Naomi Campbell ai lavori sociali

200 ore di lavoro sociale per aver aggredito due poliziotti ed aver insultato un pilota della British Airways il 3 aprile: è questa la condanna inflitta a Naomi Campbell a causa degli incidenti accaduti all’aeroporto di Heathrow.

Naomi ha ammesso la sua responsabilità davanti al tribunale di Uxbridge, nell’ovest della capitale britannica, dichiarandosi colpevole di sei capi di imputazione e incassando così la sentenza a causa della sua reazione spropositata quando le era stato fatto sapere che i suoi bagagli erano andati persi.

Dopo l’aggressione, la compagnia aveva bandito la modella dai suoi voli ma Naomi, proprio all’indomani della condanna, ha rinnovato tutta una serie di attacchi contro la British.

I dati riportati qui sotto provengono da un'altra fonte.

Context: an optimization exercise on an open-source flow, tuned for small area and a short achievable clock period. The choices shown serve that exercise and are no tape-out recipe.
Only simulation tests tie the RTL to the original design; equivalence was not proved.

--- standard.sh ---
#!/bin/bash
# synth_recipe.tcl (not shown) runs the flow's synth.tcl, then flattens the netlist and writes it again
# the make line also repeats each setting of config.mk as NAME=value (left out here)
make -C /OpenROAD-flow-scripts/flow DESIGN_CONFIG=/design/flow/config.mk WORK_HOME=/design/flow/orfs CLKGATE_MAP_FILE= SYNTH_SCRIPT=/design/flow/synth_recipe.tcl "${@:-finish}"
--- flow/run.sh ---
#!/bin/bash
# The standard ORFS layout (the standard.sh), with two changes:
# timing repair keeps a setup margin, so that paths are optimised well below
# the 20 ns clock, and the ports get plain buffers.
set -euo pipefail
bash standard.sh SETUP_SLACK_MARGIN=14.6 "BUFFER_PORTS_ARGS=-buffer_cell sky130_fd_sc_hd__buf_1"  "CTS_ARGS=-sink_clustering_enable -repair_clock_nets -dont_use_dummy_load -sink_clustering_size 30 -sink_clustering_max_diameter 60" finish > orfs_flow.log 2>&1
--- config.mk ---
export PLATFORM = sky130hd
export DESIGN_NAME = memi_bch79
export DESIGN_NICKNAME = memi_bch79
export VERILOG_FILES = /design/flow/design.v
export SDC_FILE = /design/flow/constraint.sdc
export NUM_CORES = 4
export LEC_CHECK = 0
export CAP_MARGIN = 20
export CORE_MARGIN = 2
export CORE_UTILIZATION = 50
export GPL_TIMING_DRIVEN = 1
export SLEW_MARGIN = 20
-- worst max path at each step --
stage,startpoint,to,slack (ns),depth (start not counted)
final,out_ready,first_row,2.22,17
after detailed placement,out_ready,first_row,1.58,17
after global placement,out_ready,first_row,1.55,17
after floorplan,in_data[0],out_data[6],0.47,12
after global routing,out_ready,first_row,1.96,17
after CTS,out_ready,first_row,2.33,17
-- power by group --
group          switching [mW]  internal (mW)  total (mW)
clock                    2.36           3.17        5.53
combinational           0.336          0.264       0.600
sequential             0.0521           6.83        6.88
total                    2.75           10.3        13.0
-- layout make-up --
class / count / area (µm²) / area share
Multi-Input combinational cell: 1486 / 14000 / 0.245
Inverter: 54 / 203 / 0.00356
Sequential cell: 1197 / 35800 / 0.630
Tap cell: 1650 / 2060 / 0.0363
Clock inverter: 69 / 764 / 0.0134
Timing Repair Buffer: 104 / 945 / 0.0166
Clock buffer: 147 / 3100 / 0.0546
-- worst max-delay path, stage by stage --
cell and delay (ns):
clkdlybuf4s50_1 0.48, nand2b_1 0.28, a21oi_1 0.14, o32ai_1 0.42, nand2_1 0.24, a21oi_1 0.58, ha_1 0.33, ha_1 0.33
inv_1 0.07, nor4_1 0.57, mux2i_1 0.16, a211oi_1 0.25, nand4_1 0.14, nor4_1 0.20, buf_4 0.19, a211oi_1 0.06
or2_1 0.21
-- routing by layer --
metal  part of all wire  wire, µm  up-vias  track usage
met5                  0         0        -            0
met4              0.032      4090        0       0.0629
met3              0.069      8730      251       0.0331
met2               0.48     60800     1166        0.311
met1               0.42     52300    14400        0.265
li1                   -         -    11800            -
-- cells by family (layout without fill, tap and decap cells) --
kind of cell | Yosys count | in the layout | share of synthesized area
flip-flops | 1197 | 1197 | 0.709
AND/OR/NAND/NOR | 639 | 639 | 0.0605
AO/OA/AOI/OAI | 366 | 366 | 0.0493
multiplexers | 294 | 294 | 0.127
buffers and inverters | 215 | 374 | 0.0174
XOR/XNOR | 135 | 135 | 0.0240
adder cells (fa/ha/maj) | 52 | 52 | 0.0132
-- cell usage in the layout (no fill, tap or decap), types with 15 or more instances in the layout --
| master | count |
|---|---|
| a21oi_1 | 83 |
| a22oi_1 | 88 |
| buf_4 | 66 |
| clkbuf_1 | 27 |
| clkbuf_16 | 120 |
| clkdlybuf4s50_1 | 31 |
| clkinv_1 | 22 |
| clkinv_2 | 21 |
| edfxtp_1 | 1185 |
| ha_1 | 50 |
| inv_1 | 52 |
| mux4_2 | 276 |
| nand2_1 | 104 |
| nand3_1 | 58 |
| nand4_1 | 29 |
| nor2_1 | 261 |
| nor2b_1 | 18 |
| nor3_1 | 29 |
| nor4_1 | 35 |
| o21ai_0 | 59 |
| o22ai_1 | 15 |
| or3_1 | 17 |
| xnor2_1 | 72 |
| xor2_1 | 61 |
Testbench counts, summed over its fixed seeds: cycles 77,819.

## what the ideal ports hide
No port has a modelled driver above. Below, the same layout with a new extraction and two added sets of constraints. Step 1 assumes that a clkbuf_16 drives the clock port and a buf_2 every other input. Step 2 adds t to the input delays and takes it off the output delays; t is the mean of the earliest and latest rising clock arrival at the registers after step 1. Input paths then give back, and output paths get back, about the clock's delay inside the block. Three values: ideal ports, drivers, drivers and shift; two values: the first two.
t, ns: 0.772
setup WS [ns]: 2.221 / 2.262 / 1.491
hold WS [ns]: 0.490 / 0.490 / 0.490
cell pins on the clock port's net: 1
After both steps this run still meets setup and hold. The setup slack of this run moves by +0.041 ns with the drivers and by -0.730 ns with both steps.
Context: an optimization exercise on an open-source flow, tuned for small area, a short achievable clock period and few clock cycles per item. The choices shown serve that exercise and are no tape-out recipe. Function not checked in this run: the RTL went through the layout flow alone.

==> flow/config.mk <==
export PLATFORM = sky130hd
export DESIGN_NAME = aes_core
export DESIGN_NICKNAME = aes_core
export VERILOG_FILES = /design/flow/design.v
export SDC_FILE = /design/flow/constraint.sdc
export NUM_CORES = 8
export LEC_CHECK = 0
export CAP_MARGIN = 30
export CORE_MARGIN = 2
export CORE_UTILIZATION = 30
export SLEW_MARGIN = 30
==> flow/constraint.sdc <==
create_clock -name core_clock -period 12.0 [get_ports {clk}]
set_input_delay 2.4000 -clock core_clock [delete_from_list [all_inputs] [get_ports {clk}]]
set_output_delay 2.4000 -clock core_clock [all_outputs]
set_load 0.01 [all_outputs]
Background: an optimization exercise with open tools, aiming at small area, a short achievable clock period and few clock cycles per item. Do not read the settings as production practice.
RTL that was checked went through simulation tests only; none was proved equivalent to the original.
Only the layout flow was run in runs 1 and 2; the RTL was not checked for function there.
No activity file was given, so power comes from the tool's default toggle rates.

### flow/design.v
module winnow_dec (
    input  wire        clk,
    input  wire        rst,
    input  wire        in_valid,
    output wire        in_ready,
    input  wire [7:0]  in_data,
    input  wire [6:0]  in_n,
    output wire        out_valid,
    input  wire        out_ready,
    output wire [31:0] out_data,
    output wire        out_last
);
    localparam S_HDR  = 2'd0;      
    localparam S_FLAG = 2'd1;      
    localparam S_RAW  = 2'd2;      
    localparam S_BITS = 2'd3;      
    localparam D_CODE = 1'b0;      
    localparam D_ESC  = 1'b1;      
    reg [1:0]  st;
    reg        ds;
    reg [6:0]  n;
    reg [4:0]  kk;
    reg        fc;
    reg [1:0]  mode;
    reg [6:0]  cnt;                
    reg [1:0]  wc;                 
    reg        warm;               
    reg [5:0]  ar;                 
    reg [1:0]  bi;                 
    reg        irdy;               
    reg [511:0] ring;              
    reg [5:0]  s;                  
    reg [7:0]  flag_c;
    reg [31:0] fbuf;               
    reg [1:0]  c2;                 
    reg        fok;                
    reg [39:0] W;                  
    reg [5:0]  bcnt;
    reg        le32;               
    reg [7:0]  ib;                 
    reg        ibv;
    reg        rdyb;               
    reg        more;               
    reg [6:0]  lbr;                
    reg [4:0]  qacc;               
    reg        uv;
    reg [23:0] u;                  
    reg [1:0]  upsel;              
    reg [7:0]  uflag;
    reg        ulast;
    reg        ov;
    reg [31:0] out_word;
    reg        olast;
    reg [23:0] x2;
    wire [23:0] x1 = out_word[31:8];
    assign in_ready  = irdy;
    assign out_valid = ov;
    assign out_data  = out_word;
    assign out_last  = olast;
    wire s2go    = uv && (!ov || out_ready);
    wire s1_free = !uv || s2go;
    wire [7:0] tap     = ring[32*s[5:2] +: 8];
    wire       tap_cur = (s[1:0] == 2'd0);
    wire       flag_ok = fc || fok || tap_cur;
    wire [1:0] fslot   = c2 + s[1:0];
    wire in_hdr  = (st == S_HDR);
    wire in_flag = (st == S_FLAG);
    wire in_raw  = (st == S_RAW);
    wire in_bits = (st == S_BITS);
    wire in_fire = in_valid && irdy;
    wire fetch   = in_fire && in_bits;
    wire merge   = ibv && le32;
    wire raw4    = in_fire && in_raw && (bi == 2'd3);
    wire        ones8   = &W[7:0];                   
    wire        ones4   = &W[3:0];                   
    wire [1:0]  t2      = !W[0] ? 2'd0 : !W[1] ? 2'd1 : !W[2] ? 2'd2 : 2'd3;
    wire        zero_in = !ones4 && ({4'd0, t2} < bcnt);
    wire [6:0]  bk      = {1'b0, bcnt} + {2'b11, ~kk};   
    wire        fits    = !bk[6] && ({4'd0, t2} <= bk[5:0]);   
    wire        take8   = ones8 && (qacc <= 5'd24);
    wire        take4   = ones4 && (qacc <= 5'd28);
    wire        code_st = (ds == D_CODE) && !warm;
    wire [1:0]  tsel    = code_st ? t2 : 2'd0;
    wire [5:0]  c_code  = ar + {4'd0, tsel};
    wire [25:0] wsh    = W[26:1] >> t2;
    wire [22:0] kmask  = ~(23'h7FFFFF << kk);
    wire [22:0] low    = wsh[22:0] & kmask;
    wire [24:0] k1     = 25'd1 << kk;
    wire [24:0] qaccK  = {20'd0, qacc} << kk;
    wire [24:0] u_rice = qaccK | (t2[0] ? k1 : 25'd0) | (t2[1] ? {k1[23:0], 1'b0} : 25'd0) |
                         {2'd0, low};
    reg        go;                 
    reg        emit;
    reg        wait_bits;          
    reg [1:0]  csel;               
    reg [23:0] u_n;
    reg        warm_n;
    reg        ds_n;
    reg [4:0]  qacc_n;
    always @(*) begin
        go        = 1'b0;
        emit      = 1'b0;
        wait_bits = 1'b0;
        csel      = 2'd0;
        u_n       = u_rice[24:1] ^ {24{u_rice[0]}};
        warm_n    = 1'b0;
        ds_n      = ds;
        qacc_n    = qacc;
        if (ds == D_ESC) begin
            if (bcnt >= 6'd27) begin
                go     = 1'b1;
                emit   = 1'b1;
                u_n    = W[24:1] ^ {24{W[0]}};
                ds_n   = D_CODE;
            end else
                wait_bits = 1'b1;
        end else if (warm) begin
            if (bcnt >= 6'd24) begin
                go     = 1'b1;
                emit   = 1'b1;
                u_n    = W[23:0];
                warm_n = 1'b1;
            end else
                wait_bits = 1'b1;
        end else if (take8) begin
            go     = 1'b1;
            csel   = 2'd2;
            qacc_n = qacc + 5'd8;
            ds_n   = (qacc == 5'd24) ? D_ESC : D_CODE;
        end else if (take4) begin
            go     = 1'b1;
            csel   = 2'd1;
            qacc_n = qacc + 5'd4;
            ds_n   = (qacc == 5'd28) ? D_ESC : D_CODE;
        end else if (zero_in && fits) begin
            go     = 1'b1;
            emit   = 1'b1;
            qacc_n = 5'd0;
        end else
            wait_bits = 1'b1;
        if (!in_bits || (emit && !(s1_free && flag_ok))) begin
            go     = 1'b0;
            emit   = 1'b0;
            ds_n   = ds;
            qacc_n = qacc;
        end
        if (!in_bits)
            wait_bits = 1'b0;
    end
    wire [5:0]  c = (csel == 2'd2) ? 6'd8 : (csel == 2'd1) ? 6'd4 : c_code;
    wire last_code = (cnt == 7'd0);
    wire end_bits  = emit && last_code;
    wire [39:0] W_ins  = W | (merge ? ({32'd0, ib} << bcnt) : 40'd0);
    wire [5:0]  bpos   = bcnt - ar;
    wire [39:0] W_a    = (W >> ar) | (merge ? ({32'd0, ib} << bpos) : 40'd0);
    wire [39:0] W_sh   = (csel == 2'd2) ? (W_ins >> 8) :
                         (csel == 2'd1) ? (W_ins >> 4) : (W_a >> tsel);
    wire        direct = fetch && !ibv && wait_bits;
    wire [39:0] W_dir  = {32'd0, in_data} << bcnt;
    wire [39:0] W_next = go ? W_sh : (direct ? (W_ins | W_dir) : W_ins);
    wire [5:0]  bcnt_m = bcnt + (merge ? 6'd8 : 6'd0);
    wire [5:0]  bcnt_n = go ? (bcnt_m - c) : (direct ? bcnt + 6'd8 : bcnt_m);
    wire        le32_n = direct ? (bcnt <= 6'd24) :
                         ((bcnt_m <= 6'd32) || (go && c >= bcnt_m - 6'd32));
    wire [6:0]  cnt1    = (cnt == 7'd0) ? 7'd0 : cnt - 7'd1;
    wire [2:0]  lgk     = (kk >= 5'd15) ? 3'd4 :        
                          (kk >= 5'd7)  ? 3'd3 :
                          (kk >= 5'd3)  ? 3'd2 :
                          (kk >= 5'd1)  ? 3'd1 : 3'd0;
    wire [10:0] rest_sh = {4'd0, cnt1} << lgk;
    wire [5:0]  rest_lb = (rest_sh[10:6] != 5'd0) ? 6'd63 : rest_sh[5:0];
    wire [6:0]  held    = {1'b0, bcnt} + (ibv ? 7'd8 : 7'd0);
    wire        lb_a0   = held < lbr;
    wire        lb_a1   = (held + 7'd8) < lbr;
    wire        more_n  = wait_bits && !ibv && !fetch;
    wire        ibv_n  = in_bits && ((fetch && !direct) || (ibv && !merge));
    wire        rdyb_n = in_bits ? (more_n || (fetch ? lb_a1 : lb_a0)) : 1'b1;
    wire        le32_x = in_bits ? le32_n : 1'b1;
    wire        uv_n   = emit || (uv && !s2go);
    wire        ov_n   = s2go || raw4 || (ov && !out_ready);
    wire [1:0]  bi_n   = (in_fire && in_raw) ? bi + 2'd1 : (in_hdr ? 2'd0 : bi);
    wire        hdr_fire = in_hdr && in_fire;
    wire [1:0]  wc_n   = hdr_fire ? ((in_data[1:0] == 2'd3) ? 2'd0 : in_data[1:0]) :
                         (emit && warm_n) ? wc - 2'd1 : wc;
    wire [4:0]  kp1_n  = (hdr_fire ? in_data[7:3] : kk) + 5'd1;
    wire        ds_x   = hdr_fire ? D_CODE : ds_n;
    wire [5:0]  ar_n   = (ds_x == D_ESC) ? 6'd27 : (wc_n != 2'd0) ? 6'd24 : {1'b0, kp1_n};
    reg  [1:0]  st_n;
    always @(*) begin
        st_n = st;
        case (st)
            S_HDR:  if (in_fire) st_n = (in_data[1:0] == 2'd3) ? S_RAW : S_FLAG;
            S_FLAG: if (in_fire && (fc || last_code)) st_n = S_BITS;
            S_RAW:  if (raw4 && last_code) st_n = S_HDR;
            default: if (end_bits) st_n = S_HDR;
        endcase
    end
    reg  [1:0]  irdy_v;
    reg         fire_v, fetch_v, raw4_v, ibv_v, rdyb_v, s0_v;
    reg  [1:0]  bi_v, st_v;
    reg         ov_v;
    integer     vv;
    always @(*) begin
        for (vv = 0; vv < 2; vv = vv + 1) begin
            fire_v  = (vv == 1) && irdy;
            fetch_v = fire_v && in_bits;
            raw4_v  = fire_v && in_raw && (bi == 2'd3);
            ibv_v   = in_bits && ((fetch_v && !(!ibv && wait_bits)) || (ibv && !merge));
            rdyb_v  = in_bits ? ((wait_bits && !ibv && !fetch_v) || (fetch_v ? lb_a1 : lb_a0)) : 1'b1;
            ov_v    = s2go || raw4_v || (ov && !out_ready);
            bi_v    = (fire_v && in_raw) ? bi + 2'd1 : (in_hdr ? 2'd0 : bi);
            s0_v    = in_hdr || (in_flag && (fire_v || s == 6'd63));
            st_v    = st;
            case (st)
                S_HDR:  if (fire_v) st_v = (in_data[1:0] == 2'd3) ? S_RAW : S_FLAG;
                S_FLAG: if (fire_v && (fc || last_code)) st_v = S_BITS;
                S_RAW:  if (raw4_v && last_code) st_v = S_HDR;
                default: if (end_bits) st_v = S_HDR;
            endcase
            case (st_v)
                S_HDR:   irdy_v[vv] = 1'b1;
                S_FLAG:  irdy_v[vv] = (in_hdr ? in_data[2] : fc) || s0_v;
                S_RAW:   irdy_v[vv] = !uv_n && (bi_v != 2'd3 || !ov_v);
                default: irdy_v[vv] = rdyb_v && (!ibv_v || le32_x);
            endcase
        end
    end
    wire irdy_n = in_valid ? irdy_v[1] : irdy_v[0];
    wire [23:0] e  = u;
    wire [23:0] pa = (upsel == 2'd0) ? 24'd0 :
                     (upsel == 2'd1) ? x1 : {x1[22:0], 1'b0};
    wire [23:0] pb = (upsel == 2'd2) ? ~x2 : 24'd0;
    wire        pc = (upsel == 2'd2);
    wire [23:0] cs_s = e ^ pa ^ pb;
    wire [23:0] cs_c = (e & pa) | (e & pb) | (pa & pb);
    wire [23:0] x    = cs_s + {cs_c[22:0], pc};
    always @(posedge clk) begin
        ring <= {ring[503:0], (in_fire && in_flag) ? in_data : ring[511:504]};
    end
    always @(posedge clk) begin
        fbuf[8*fslot +: 8] <= tap;
        if (fetch && !direct)
            ib <= in_data;
        if (s2go) begin
            out_word <= {x, uflag};
            olast    <= ulast;
            x2       <= x1;
        end else if (raw4) begin
            out_word <= {in_data, u[23:0]};
            olast    <= last_code;
        end
        if (emit) begin
            u     <= u_n;
            upsel <= warm_n ? 2'd0 : mode;
            uflag <= fc ? flag_c : tap_cur ? tap : fbuf[8*c2 +: 8];
            ulast <= last_code;
        end else if (in_fire && in_raw) begin
            u[8*bi +: 8] <= in_data;
        end
    end
    always @(posedge clk) begin
        if (rst) begin
            st    <= S_HDR;
            irdy  <= 1'b1;
            ds    <= D_CODE;
            n     <= 7'd1;
            kk    <= 5'd0;
            fc    <= 1'b0;
            mode  <= 2'd0;
            cnt   <= 7'd0;
            wc    <= 2'd0;
            warm  <= 1'b0;
            ar    <= 6'd1;
            bi    <= 2'd0;
            s     <= 6'd0;
            flag_c <= 8'd0;
            c2    <= 2'd0;
            fok   <= 1'b0;
            W     <= 40'd0;
            bcnt  <= 6'd0;
            le32  <= 1'b1;
            ibv   <= 1'b0;
            rdyb  <= 1'b0;
            lbr   <= 7'd0;
            more  <= 1'b0;
            qacc  <= 5'd0;
            uv    <= 1'b0;
            ov    <= 1'b0;
        end else begin
            st   <= st_n;
            irdy <= irdy_n;
            ov   <= ov_n;
            uv   <= uv_n;
            bi   <= bi_n;
            W    <= in_bits ? W_next : 40'd0;
            bcnt <= in_bits ? bcnt_n : 6'd0;
            le32 <= le32_x;
            ibv  <= ibv_n;
            more <= in_bits && more_n;
            rdyb <= rdyb_n;
            lbr  <= {2'd0, kk} + {1'b0, rest_lb} + 7'd1;
            ds   <= ds_n;
            wc   <= wc_n;
            warm <= (wc_n != 2'd0);
            ar   <= ar_n;
            qacc <= qacc_n;
            case (st)
                S_HDR: begin
                    s <= 6'd0;
                    if (in_fire) begin
                        n    <= in_n;
                        cnt  <= in_n - 7'd1;
                        kk   <= in_data[7:3];
                        fc   <= in_data[2];
                        mode <= in_data[1:0];
                        ds   <= D_CODE;
                        qacc <= 5'd0;
                    end
                end
                S_FLAG: begin
                    c2  <= 2'd0;
                    fok <= 1'b0;
                    if (in_fire) begin
                        flag_c <= in_data;
                        cnt    <= cnt - 7'd1;
                        if (fc || last_code) begin
                            cnt <= n - 7'd1;
                            s   <= n[5:0] - 6'd1;
                        end
                    end else begin
                        s <= s + 6'd1;
                    end
                end
                S_RAW: begin
                    if (raw4)
                        cnt <= cnt - 7'd1;
                end
                default: begin  
                    s <= emit ? s : s + 6'd1;
                    if (tap_cur)
                        fok <= 1'b1;
                    if (emit)
                        c2 <= c2 + 2'd1;
                    if (emit) begin
                        cnt <= cnt - 7'd1;
                    end
                end
            endcase
        end
    end
endmodule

"Per quello che riguarda British Airways, non domando scusa"
, ha detto la modella, 38 anni, al canale SkyNews. "Penso semplicemente che siano rivoltanti, perché la gente aspetta ancora le sue valige".

"Mi sono stati fatti degli insulti razzisti sul volo e questo ha fatto scattare la mia reazione", ha aggiunto. "Niente da dire con la polizia, ma con British Airways sì".